A Rate-Distortion-Classification Approach for Lossy Image Compression
Yuefeng Zhang
TL;DR
This work proposes Rate-Distortion-Classification (RDC), a joint optimization framework that extends rate-distortion theory to account for machine-based visual analysis by incorporating a classification constraint. The authors develop theoretical RDC formulations, analyze Bernoulli and general source cases, and demonstrate convexity and monotonicity properties under suitable assumptions. Empirically, they validate RDC on MNIST using an auto-encoder with interval coding and soft quantization, balancing distortion and a pretrained classifier’s performance to observe the predicted rate–distortion–classification trade-offs. The results indicate that higher coding rates reduce both pixel-level distortion and classification error, supporting the viability of end-to-end, machine-friendly compression approaches and guiding future Video Coding for Machine (VCM) methods.
Abstract
In lossy image compression, the objective is to achieve minimal signal distortion while compressing images to a specified bit rate.
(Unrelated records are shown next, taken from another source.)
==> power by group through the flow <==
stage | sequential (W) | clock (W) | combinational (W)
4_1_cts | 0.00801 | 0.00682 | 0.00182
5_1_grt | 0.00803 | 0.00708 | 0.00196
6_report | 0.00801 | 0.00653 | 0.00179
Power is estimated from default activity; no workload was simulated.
## /design/flow/config.mk

```make
export PLATFORM = sky130hd
export DESIGN_NAME = alu
export DESIGN_NICKNAME = alu
export VERILOG_FILES = /design/flow/design.v
export SDC_FILE = /design/flow/constraint.sdc
export NUM_CORES = 4
export LEC_CHECK = 1
export CORE_UTILIZATION = 50
```

## /design/flow/constraint.sdc

```tcl
current_design alu

set clk_period 17.3
set clk_io_pct 0.2

create_clock -name clk0 -period $clk_period

set non_clock_inputs [all_inputs -no_clocks]
set_input_delay [expr $clk_period * $clk_io_pct] -clock clk0 $non_clock_inputs
set_output_delay [expr $clk_period * $clk_io_pct] -clock clk0 [all_outputs]
```

## /design/flow/design.v

```verilog
module alu #(
    parameter   DATA_WIDTH = 32
)(
    input   logic   [DATA_WIDTH -1:0]   ALUop1,   
    input   logic   [DATA_WIDTH -1:0]   ALUop2,   
    input   logic   [4:0]               ALUCtrl,  
    output  logic   [DATA_WIDTH -1:0]   SUM,  
    output  logic                       EQ  
);
logic signed [DATA_WIDTH -1:0] signed_op1;
logic signed [DATA_WIDTH -1:0] signed_op2;
assign signed_op1 = ALUop1;
assign signed_op2 = ALUop2;
always_comb begin
    SUM = 0;
    EQ =  0;
    case (ALUCtrl)
        5'b00000:    SUM = ALUop1 + ALUop2;                      
        5'b00001:    SUM = ALUop1 - ALUop2;                      
        5'b00100:    SUM = ALUop1 ^ ALUop2;                      
        5'b00011:     SUM = ALUop1 | ALUop2;                      
        5'b00010:    SUM = ALUop1 & ALUop2;                      
        5'b00101:    SUM = ALUop1 << ALUop2;                     
        5'b00110:    SUM = ALUop1 >> ALUop2;                     
        5'b00111:    SUM = signed_op1 >>> signed_op2;                    
        5'b01000:    SUM = (signed_op1 < signed_op2) ? 1 : 0;    
        5'b01001:   SUM = (ALUop1 < ALUop2) ? 1 : 0;            
        5'b01010:    SUM = ALUop2;
        5'b01011: 
            if(ALUop1 == ALUop2)                        
                EQ = 1'b1;
            else
                EQ = 1'b0;
        5'b01100:    
            if(ALUop1 != ALUop2)                     
                EQ = 1'b1;
            else
                EQ = 1'b0;
        5'b01101: 
            if(signed_op1 < signed_op2)                 
                EQ = 1'b1;
            else
                EQ = 1'b0;
        5'b01110: 
            if(signed_op1 >= signed_op2)                
                EQ = 1'b1;
            else
                EQ = 1'b0;
        5'b01111: 
            if(ALUop1 < ALUop2)                         
                EQ = 1'b1;
            else
                EQ = 1'b0;
        5'b10000: 
            if(ALUop1 >= ALUop2)                        
                EQ = 1'b1;
            else
                EQ = 1'b0;
        default:  SUM = 0;
    endcase
end
endmodule
```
The increasing demand for visual analysis applications, particularly in classification tasks, has emphasized the significance of considering semantic distortion in compressed images. To bridge the gap between image compression and visual analysis, we propose a Rate-Distortion-Classification (RDC) model for lossy image compression, offering a unified framework to optimize the trade-off between rate, distortion, and classification accuracy. The RDC model is extensively analyzed both statistically on a multi-distribution source and experimentally on the widely used MNIST dataset. The findings reveal that the RDC model exhibits desirable properties, including monotonic non-increasing and convex functions, under certain conditions. This work provides insights into the development of human-machine friendly compression methods and Video Coding for Machine (VCM) approaches, paving the way for end-to-end image compression techniques in real-world applications.